Grid Researchers Heed the Need for Speed
High-performance computing with adapted algorithm makes grid tool twice as fast
The nation's complex power grid requires speedy, informed decision-making, both for day-to-day operations and longer-term planning.
In a recent project, Pacific Northwest National Laboratory researchers, in concert with counterparts at General Electric and Southern California Edison, developed and applied high-performance computing (HPC) techniques to increase the speed of GE’s Positive Sequence Load Flow (PSLF) dynamic simulation tool by nearly 200 percent. The improvements move PSLF closer to real-time simulations, which enhance the ability to predict grid operations.
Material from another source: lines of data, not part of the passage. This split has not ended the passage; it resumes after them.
## src/rtl/gemm_result_writer_pkg.sv

```systemverilog
// ============================================================================
// Module  : gemm_result_writer_pkg
// Brief   : Shared GEMM result-path constants and the accumulator row type.
// Revision: 1.0 - initial release
// ============================================================================
`default_nettype none

package gemm_result_writer_pkg;

    localparam int GEMM_LANES = 4;
    localparam int GEMM_ACC_W = 32;

    typedef logic [GEMM_LANES-1:0][GEMM_ACC_W-1:0] acc_row_t;

endpackage

`default_nettype wire

```

## src/rtl/gemm_result_writer.sv

```systemverilog
// ============================================================================
// Module  : gemm_result_writer
// Brief   : Drains accumulator result rows and stores each lane as one word.
// Revision: 1.0 - initial release
// ============================================================================
`default_nettype none

module gemm_result_writer
    import gemm_result_writer_pkg::*;
#(
    parameter int LANES  = GEMM_LANES,
    parameter int DWIDTH = GEMM_ACC_W,
    parameter int AWIDTH = 32,
    parameter int CNT_W  = 16
) (
    input  logic                    clk,
    input  logic                    rst,
    input  logic                    start,
    input  logic [AWIDTH-1:0]       base_addr,
    input  logic [AWIDTH-1:0]       row_stride,
    input  logic [CNT_W-1:0]        num_rows,
    output logic                    busy,
    output logic                    done,
    output logic                    buf_rd_en,
    input  logic                    buf_empty,
    input  logic [LANES*DWIDTH-1:0] buf_data,
    output logic                    mem_req,
    output logic [AWIDTH-1:0]       mem_addr,
    output logic [DWIDTH-1:0]       mem_wdata,
    input  logic                    mem_ack
);

    localparam int                  c_lane_w    = (LANES > 1) ? $clog2(LANES) : 1;
    localparam logic [c_lane_w-1:0] c_last_lane = c_lane_w'(LANES - 1);
    localparam logic [c_lane_w-1:0] c_lane_one  = c_lane_w'(1);

    typedef enum logic [2:0] {
        S_IDLE = 3'd0,
        S_POP  = 3'd1,
        S_CAP  = 3'd2,
        S_WR   = 3'd3,
        S_FIN  = 3'd4
    } state_t;

    state_t                         r_state;
    logic [AWIDTH-1:0]              r_row_addr;
    logic [AWIDTH-1:0]              r_stride;
    logic [CNT_W-1:0]               r_rows_left;
    logic [c_lane_w-1:0]            r_lane;
    logic [LANES-1:0][DWIDTH-1:0]   r_row;

    logic [c_lane_w-1:0]            w_lane_nxt;
    logic [AWIDTH-1:0]              w_word_addr;

    assign w_lane_nxt  = r_lane + c_lane_one;
    assign w_word_addr = r_row_addr + (AWIDTH'(w_lane_nxt) << 2);

    // Pop is qualified by buf_empty combinationally so an empty pop is impossible
    // and the popped data lands exactly in the CAP cycle.
    assign buf_rd_en = (r_state == S_POP) && !buf_empty;

    always_ff @(posedge clk or posedge rst) begin
        if (rst) begin
            r_state     <= S_IDLE;
            r_row_addr  <= '0;
            r_stride    <= '0;
            r_rows_left <= '0;
            r_lane      <= '0;
            r_row       <= '0;
            busy        <= 1'b0;
            done        <= 1'b0;
            mem_req     <= 1'b0;
            mem_addr    <= '0;
            mem_wdata   <= '0;
        end else begin
            done <= 1'b0;
            case (r_state)
                S_IDLE: begin
                    if (start) begin
                        r_row_addr  <= base_addr;
                        r_stride    <= row_stride;
                        r_rows_left <= num_rows;
                        busy        <= 1'b1;
                        r_state     <= (num_rows == '0) ? S_FIN : S_POP;
                    end
                end
                S_POP: begin
                    if (!buf_empty) begin
                        r_state <= S_CAP;
                    end
                end
                S_CAP: begin
                    r_row     <= buf_data;
                    r_lane    <= '0;
                    mem_req   <= 1'b1;
                    mem_addr  <= r_row_addr;
                    mem_wdata <= buf_data[DWIDTH-1:0];
                    r_state   <= S_WR;
                end
                S_WR: begin
                    if (mem_ack) begin
                        if (r_lane == c_last_lane) begin
                            mem_req     <= 1'b0;
                            r_row_addr  <= r_row_addr + r_stride;
                            r_rows_left <= r_rows_left - CNT_W'(1);
                            r_state     <= (r_rows_left == CNT_W'(1)) ? S_FIN : S_POP;
                        end else begin
                            r_lane    <= w_lane_nxt;
                            mem_addr  <= w_word_addr;
                            mem_wdata <= r_row[w_lane_nxt];
                        end
                    end
                end
                S_FIN: begin
                    done    <= 1'b1;
                    busy    <= 1'b0;
                    r_state <= S_IDLE;
                end
                default: r_state <= S_IDLE;
            endcase
        end
    end

endmodule

`default_nettype wire
```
The two-year effort was funded by the U.S. Department of Energy’s Office of Electricity Delivery and Energy Reliability.
Algorithm Adapted to Improve Tool
A longstanding grid industry resource, PSLF reflects more than three decades of development. In addition to dynamic simulation, the tool performs power flow and contingency analyses. GE felt advanced computing capabilities, applied to the tool, could make PSLF faster, strengthening the impact of dynamic simulation, benefitting grid operations and planning and, ultimately, helping prevent blackouts and other failures.
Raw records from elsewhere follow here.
--- config.mk ---
export PLATFORM = sky130hd
export DESIGN_NAME = dma_wr_desc_arb
export DESIGN_NICKNAME = d
export VERILOG_FILES = /design/src/rtl/dma_wr_desc_arb.sv
export SDC_FILE = /design/constraint.sdc
export NUM_CORES = 1
export LEC_CHECK = 0
export ABC_CLOCK_PERIOD_IN_PS = 3150
export CORE_AREA = 2 2 229 231
export CTS_BUF_LIST = sky130_fd_sc_hd__clkbuf_8
export DETAILED_ROUTE_END_ITERATION = 16
export DIE_AREA = 0 0 231 233
export SYNTH_ARGS = -nofsm -noshare
export SYNTH_HDL_FRONTEND = slang
export SYNTH_SLANG_ARGS = --single-unit
--- constraint.sdc ---
create_clock -name clk -period 3.15 [get_ports clk]
set_input_delay 0.63 -clock clk [delete_from_list [all_inputs] [get_ports clk]]
set_output_delay 0.63 -clock clk [all_outputs]
set_load 0.02 [all_outputs]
A key PNNL contribution to the project involved identification of an algorithm—known as a fast linear solver—for incorporation into PSLF. After surveying industry, universities and other organizations to find and evaluate promising candidates, PNNL researchers identified one that seemed a good fit for PSLF, and helped GE adapt the solver to the tool. GE tested the enhanced PSLF product on its own workstations, and then remotely accessed a PNNL Institutional Computing resource, the BigMem computer, for further verification and validation.
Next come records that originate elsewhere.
### src/rtl/mcycle_ctrl.sv
// Sequencer for the shared multi-cycle MUL/DIV unit: latches an E-stage request,
// pulses the unit, stalls F/D/E while it runs and returns a one-cycle result.
module mcycle_ctrl #(
    parameter int WIDTH   = 32,
    parameter int TIMEOUT = 64
) (
    input  logic             clk,
    input  logic             rst_n,
    input  logic             req_valid,
    input  logic             req_op,
    input  logic [3:0]       req_rd,
    input  logic [WIDTH-1:0] op_a,
    input  logic [WIDTH-1:0] op_b,
    input  logic             flush,
    output logic             m_start,
    output logic             m_op,
    output logic [WIDTH-1:0] m_opnd1,
    output logic [WIDTH-1:0] m_opnd2,
    input  logic             m_busy,
    input  logic [WIDTH-1:0] m_result,
    output logic             stall,
    output logic             res_valid,
    output logic [WIDTH-1:0] res_data,
    output logic [3:0]       res_rd,
    output logic             err
);

    typedef enum logic [1:0] {IDLE, START, WAIT, DONE} state_t;

    localparam int            CW        = $clog2(TIMEOUT + 1);
    localparam logic [CW-1:0] CNT_MAX   = CW'(TIMEOUT);
    // Abort is decided one WAIT cycle early so DONE lands TIMEOUT+1 cycles after acceptance.
    localparam logic [CW-1:0] ABORT_CNT = CW'(TIMEOUT - 2);

    state_t        state, next_state;
    logic [CW-1:0] wait_cnt;
    logic          accept, div_zero, done_ok, abort;

    // NOTE: every signal gets a default first so no path through the case leaves it unassigned (no latch).
    always_comb begin
        next_state = state;
        accept     = 1'b0;
        done_ok    = 1'b0;
        abort      = 1'b0;
        div_zero   = req_op && (op_b == '0);
        unique case (state)
            IDLE: begin
                if (req_valid && !flush) begin
                    accept     = 1'b1;
                    next_state = div_zero ? DONE : START;
                end
            end
            START: next_state = WAIT;
            WAIT: begin
                if (wait_cnt != '0 && !m_busy) begin
                    done_ok    = 1'b1;
                    next_state = DONE;
                end else if (wait_cnt == ABORT_CNT) begin
                    abort      = 1'b1;
                    next_state = DONE;
                end
            end
            DONE:    next_state = IDLE;
            default: next_state = IDLE;
        endcase

        m_start   = (state == START);
        res_valid = (state == DONE);
        stall     = accept || (state == START) || (state == WAIT);
    end

    // NOTE: sequential state uses non-blocking assignments so every register samples pre-edge values.
    always_ff @(posedge clk) begin
        if (!rst_n) begin
            state    <= IDLE;
            wait_cnt <= '0;
            m_op     <= 1'b0;
            m_opnd1  <= '0;
            m_opnd2  <= '0;
            res_rd   <= '0;
            res_data <= '0;
            err      <= 1'b0;
        end else begin
            state <= next_state;

            if (state == START) begin
                wait_cnt <= '0;
            end else if (state == WAIT && wait_cnt != CNT_MAX) begin
                wait_cnt <= wait_cnt + CW'(1);
            end

            if (accept) begin
                m_op    <= req_op;
                m_opnd1 <= op_a;
                m_opnd2 <= op_b;
                res_rd  <= req_rd;
                err     <= 1'b0;
                if (div_zero) begin
                    res_data <= '1;
                end
            end

            if (done_ok) begin
                res_data <= m_result;
                err      <= 1'b0;
            end

            if (abort) begin
                res_data <= '0;
                err      <= 1'b1;
            end
        end
    end

endmodule
### config.mk
export PLATFORM = sky130hd
export DESIGN_NAME = mcycle_ctrl
export DESIGN_NICKNAME = d
export VERILOG_FILES = /design/src/rtl/mcycle_ctrl.sv
export SDC_FILE = /design/constraint.sdc
export NUM_CORES = 1
export LEC_CHECK = 0
export CORE_UTILIZATION = 35
export DETAILED_ROUTE_END_ITERATION = 16
export PLACE_DENSITY_LB_ADDON = 0.3
export REMOVE_ABC_BUFFERS = 1
export SKIP_LAST_GASP = 1
export SLEW_MARGIN = 20
export SYNTH_ARGS = -nofsm -noshare
export SYNTH_HDL_FRONTEND = slang
export SYNTH_SLANG_ARGS = --single-unit
export TNS_END_PERCENT = 10
### constraint.sdc
create_clock -name clk -period 1.65 [get_ports clk]
set_input_delay 0.4125 -clock clk [delete_from_list [all_inputs] [get_ports clk]]
set_output_delay 0.4125 -clock clk [all_outputs]
set_load 0.1 [all_outputs]
# Word-level counts from Yosys, hierarchy flattened

Index checks and enable logic that the tools add are counted.

Flip-flop bits (word level): 111
Input port bits: 106
Word-level logic and storage cells: 53

Multiplexer cells: 18
Eq/ne operators: 7
Reductions and logical operators: 18
Bitwise logic cells: 1
Add/sub/neg operators: 1

Operators with widths:

| cell                                                             | number |
|---|---|
| 32-bit two-way mux                                               | 3 |
| 32-bit logical NOT                                               | 1 |
| 1-bit two-way mux                                                | 10 |
| 2-bit two-way mux                                                | 4 |
| 2-bit case mux with 4 select lines                               | 1 |
| 7-bit by 1-bit adder with 7-bit output (second input constant)   | 1 |
| 7-bit by 6-bit == test with 1-bit output (second input constant) | 1 |
| 7-bit inequality test (second input constant)                    | 1 |
| 7-bit nonzero test                                               | 1 |
| 2-bit == test (second input constant)                            | 2 |
| 1-bit logical AND                                                | 4 |
| 2-bit AND reduction                                              | 2 |
| 2-bit nonzero test                                               | 2 |
| 2-bit OR reduction                                               | 2 |
| 3-bit inequality test (second input constant)                    | 1 |
| 3-bit nonzero test                                               | 1 |
| 2-bit by 1-bit == test with 1-bit output (second input constant) | 1 |
| 1-bit logical NOT                                                | 2 |
| 2-bit logical NOT                                                | 1 |
| 1-bit logical OR                                                 | 2 |
| 2-bit inequality test (second input constant)                    | 1 |
| 1-bit inverter                                                   | 1 |

# Logic depth before layout (Yosys ltp)

Depth after elaboration: 7
Mapped depth: 8

# Least setup slack after synthesis

No wires, ideal clock.

Path kind: reg-to-output
Start point: register state[1]
End point: output stall
Data arrival time: 2.017 ns
Buffers on the path: 0
Stages on the path, launching flop included: 4
Required time: 1.237 ns
Path slack: -0.779 ns
Cells stage by stage: dfxtp_1 -> inv_1 -> ha_1 -> or3_1

RTL lines:

| item                                     | line | RTL |
|---|---|---|
| start, declared                          | 35   | `state_t state, next_state;` |
| start signal, assigned                   | 84   | `state <= next_state;` |
| 2-bit by 1-bit == test with 1-bit output | -    |  |
| net m_start                              | 15   | `output logic m_start,` |
| 1-bit logical OR (2 in a row)            | 69   | `stall = accept \|\| (state == START) \|\| (state == WAIT);` |
| end, declared                            | 21   | `output logic stall,` |

The timed path passes the listed nets, and every way through them passes these cells.

# Worst setup path in the final report

Start point: input flush
End point: output stall

Longest elaborated chain between the ends: 6

RTL lines:

| item                          | line | RTL |
|---|---|---|
| start, declared               | 14   | `input logic flush,` |
| 1-bit logical NOT             | 48   | `if (req_valid && !flush) begin` |
| 1-bit logical AND             | 48   |  |
| 1-bit two-way mux             | 48   |  |
| 1-bit two-way mux             | 46   | `unique case (state)` |
| 1-bit logical OR (2 in a row) | 69   |  |

Every way passes these cells.

==> impl_table.tex <==
\begin{tabular}{lr}
\hline
Metric & Value \\
\hline
\multicolumn{2}{l}{\textbf{Outcome}} \\
Status & finished with violations \\
Violated checks & negative setup slack \\
\multicolumn{2}{l}{\textbf{Yosys}} \\
Part of the Yosys area used for sequential elements & 48.58\% \\
Flops \& latches, synth & 111 \\
Area leader, netlist & sky130\_fd\_sc\_hd\_\_dfxtp\_1 \\
Number of synthesized flops with an enable pin & 0 \\
Leading cell types by count after synthesis & sky130\_fd\_sc\_hd\_\_nand2\_1, sky130\_fd\_sc\_hd\_\_dfxtp\_1, sky130\_fd\_sc\_hd\_\_nor2\_1, sky130\_fd\_sc\_hd\_\_a21boi\_0, sky130\_fd\_sc\_hd\_\_a211oi\_2 \\
Most instantiated library cell after synthesis & sky130\_fd\_sc\_hd\_\_nand2\_1 \\
Netlist area before placement & 4574 sq um \\
Proportion of netlist area held by the largest area contributor & 48.58\% \\
Gate count after technology mapping & 525 \\
Count of yosys warnings during synthesis & 0 \\
Distinct cell type count after synthesis & 41 \\
Most frequently used flop master after synthesis & sky130\_fd\_sc\_hd\_\_dfxtp\_1 \\
Fraction of registers with async set/reset & 0\% \\
Area contributors post-synth & sky130\_fd\_sc\_hd\_\_dfxtp\_1, sky130\_fd\_sc\_hd\_\_nand2\_1, sky130\_fd\_sc\_hd\_\_a21boi\_0 \\
Syn Area/Cell & 8.713 sq um \\
\multicolumn{2}{l}{\textbf{Finish}} \\
Area of the multi-input gates & 2450 sq um \\
Reg area & 2230 sq um \\
Number of nets at the end of the flow & 879 \\
Fraction of final layout cells with drive strength greater than 1 & 34.37\% \\
Number of fill cells in the layout & 927 \\
Antenna cells & 0 \\
Area Overhead vs Synth & 95.68\% \\
Cell area after layout & 8951 sq um \\
\multicolumn{2}{l}{\textbf{Clock network}} \\
Maximum clock path buffer count & 2 \\
Clock buffers created by TritonCTS & 9 \\
H-tree lvl count & 3 \\
Root buffer cell & sky130\_fd\_sc\_hd\_\_clkbuf\_16 \\
Clock Sink Count & 111 \\
Clock latency on the worst-skew pair & 350 ps \\
Worst-path clk slew & 70 ps \\
TritonCTS clock tree & done \\
Cts hold-fix bufs & 0 \\
\multicolumn{2}{l}{\textbf{Global route}} \\
Global-route total usage across every layer & 23.22\% \\
Global-route congestion overflow total & 0 \\
Largest net degree at the start of global routing & 50 \\
Number of antenna violations at the first check in global routing & 0 \\
Wire length of the first global-routing pass & 23.96 mm \\
Vias in the first global route & 4853 \\
\multicolumn{2}{l}{\textbf{Timing}} \\
Max Transition Viols Final & 0 \\
Final worst clock skew & 5.283 ps \\
Max-Slew Margin vs Limit & 77.88\% \\
Share of the clock period used by the worst path & 120.2\% \\
Final Hold Slack & 330.7 ps \\
Final worst-path setup slack & -333.6 ps \\
Slew at the pin closest to its max-slew limit & 327.7 ps \\
Accumulated negative setup slack & -6422 ps \\
Maximum clock rate & 0.5041 GHz \\
Final setup violation count & 50 \\
Final Hold Fails & 0 \\
Period minus WS final & 1984 ps \\
RSZ-0062 raised after global routing & yes \\
\multicolumn{2}{l}{\textbf{Routing}} \\
First-pass detailed-route iteration total & 4 \\
Number of vias after detailed routing & 4645 \\
Drt total wl & 15.51 mm \\
Vias per Instance & 4.926 \\
Antenna Nets Post-Route & 0 \\
Avg WL per Cell & 16.45 microns \\
DRC violations left & 0 \\
Iteration-0 DRC Markers & 207 \\
\multicolumn{2}{l}{\textbf{Floorplan}} \\
Area of the die & 13530 sq um \\
Floorplan row count & 41 \\
Starting density of the core & 36.10\% \\
Top-Level Pins & 211 \\
Die Ht & 116.3 microns \\
Die W & 116.3 microns \\
Area of the core & 12670 sq um \\
\multicolumn{2}{l}{\textbf{Critical path}} \\
Worst EP required & 1240 ps \\
Worst setup path class & in2out \\
Nature of the critical path startpoint & input pin \\
Critical path capture point type & output port \\
Data arrival, critical path & 1570 ps \\
Largest fanout on the critical path & 2 \\
\multicolumn{2}{l}{\textbf{Place}} \\
Total placed instance area & 8210 sq um \\
Routability congestion estimate & 0.8755 \\
Port buffer count & 210 \\
HPWL Detailed & 10.92 mm \\
Placement Setup Slack & -856.0 ps \\
\multicolumn{2}{l}{\textbf{Pwr}} \\
Power per cell area & 1115 nW/um\^{}2 \\
Max VDD drop & 0.0008679 V \\
Static leakage power & 3.367 nW \\
Total power of the final layout & 9.985 mW \\
\multicolumn{2}{l}{\textbf{Job}} \\
Total of max-cap violations & 0 \\
\multicolumn{2}{l}{\textbf{Min path}} \\
Hold WC Path Type & in2reg \\
\hline
\end{tabular}
critical path: stages:
cell                              delay (ps)
sky130_fd_sc_hd__clkdlybuf4s50_1         470
sky130_fd_sc_hd__nand2b_4                140
sky130_fd_sc_hd__nor2_4                   40
sky130_fd_sc_hd__or3_4                   340
sky130_fd_sc_hd__buf_12                  170
state kept, by name (all words and copies together) (netlist names):
register	cells
m_opnd2	32
err	1
wait_cnt	7
res_data	32
m_opnd1	32
res_rd	4
m_op	1
state	2
area by class of cell:
cell class / count / area share, %
inverters: 5 / 0.2656
flip-flops and latches: 111 / 24.91
repair buffers: 266 / 41.79
clock inverters: 5 / 0.6570
clock buffers: 11 / 2.600
well taps: 172 / 2.404
multi-input cells: 373 / 27.37
cells in the final DEF, fill, tap and decap left out, types with 2 or more instances in the layout:
cell and count:
sky130_fd_sc_hd__a211oi_2 31, sky130_fd_sc_hd__a21boi_0 69, sky130_fd_sc_hd__a21oi_1 2, sky130_fd_sc_hd__a2bb2oi_1 2, sky130_fd_sc_hd__and4_4 2, sky130_fd_sc_hd__buf_12 114, sky130_fd_sc_hd__buf_16 4, sky130_fd_sc_hd__buf_4 40
sky130_fd_sc_hd__buf_6 2, sky130_fd_sc_hd__clkbuf_1 2, sky130_fd_sc_hd__clkbuf_16 10, sky130_fd_sc_hd__clkbuf_2 5, sky130_fd_sc_hd__clkdlybuf4s15_1 2, sky130_fd_sc_hd__clkdlybuf4s50_1 78, sky130_fd_sc_hd__clkinvlp_4 2, sky130_fd_sc_hd__dfxtp_1 107
sky130_fd_sc_hd__dfxtp_2 3, sky130_fd_sc_hd__dlygate4sd2_1 18, sky130_fd_sc_hd__ha_1 3, sky130_fd_sc_hd__ha_4 3, sky130_fd_sc_hd__inv_2 3, sky130_fd_sc_hd__inv_4 2, sky130_fd_sc_hd__nand2_1 142, sky130_fd_sc_hd__nand2b_1 3
sky130_fd_sc_hd__nand3_1 2, sky130_fd_sc_hd__nand4_1 4, sky130_fd_sc_hd__nor2_1 51, sky130_fd_sc_hd__nor2_2 4, sky130_fd_sc_hd__nor2_4 17, sky130_fd_sc_hd__nor3_1 2, sky130_fd_sc_hd__nor4_2 5, sky130_fd_sc_hd__o21a_1 2
sky130_fd_sc_hd__o21ai_0 2, sky130_fd_sc_hd__o21ai_4 2, sky130_fd_sc_hd__or2_2 2, sky130_fd_sc_hd__or3_1 2, sky130_fd_sc_hd__xor2_1 2
layer usage:
metal  global-route usage, %  vias to the layer above  routed length (microns)
li1                        -                     2235                        -
met1                   23.07                     2178                     5541
met2                   41.97                      203                     7933
met3                   9.393                       29                     1646
met4                   11.11                        0                      392
met5                       0                        -                        0
metrics by stage:
stage,util (%),std cells
after floorplan,-,489
after global placement,64.80,914
final,70.64,943
after CTS,69.67,940
after detailed placement,64.80,914
after global routing,70.64,943
power by group:
part	total [mW]	internal [mW]	switching [mW]
Combinational	4.63	1.84	2.79
Clock	2.18	1.18	0.999
Sequential	3.18	2.93	0.246
Total	9.98	5.95	4.04
repair_timing:
action,in CTS,in global routing
hold endpoints to repair,0,0
setup buffers,6,2
gates cloned,4,1
pin swaps,21,17
gates resized for setup,75,41
endpoints found under the setup margin,108,110
cells by family (layout without fill, tap and decap cells):
kind of cell,count (synthesis),count (layout),synth area share (%)
AND/OR/NAND/NOR,246,246,22.37
AO/OA/AOI/OAI,116,116,22.29
flip-flops,111,111,48.58
buffers and inverters,41,287,4.048
adder cells (fa/ha/maj),7,7,1.915
XOR/XNOR,3,3,0.5745
multiplexers,1,1,0.2188
worst paths after layout:
| kind | from | to | slack (ps) | depth (start not counted) |
|---|---|---|---|---|
| min | op_b[2] | m_opnd2[2] | 330 | 3 |
| max | flush | stall | -330 | 5 |
| max reg2reg | wait_cnt[1] | res_data[25] | -220 | 8 |
| min reg2reg | m_op | m_op | 500 | 2 |
Note: power is estimated with default switching activity, not from simulation.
The updated solver generously increased PSLF’s overall speed. “Testing demonstrated that the speedup was twice as fast using four computer processors, and subsequent evaluation has confirmed the increase,” says PNNL’s Ruisheng Diao, adding, “This kind of advance is important because it reduces the amount of time needed to determine the best solutions for addressing a range of grid challenges.”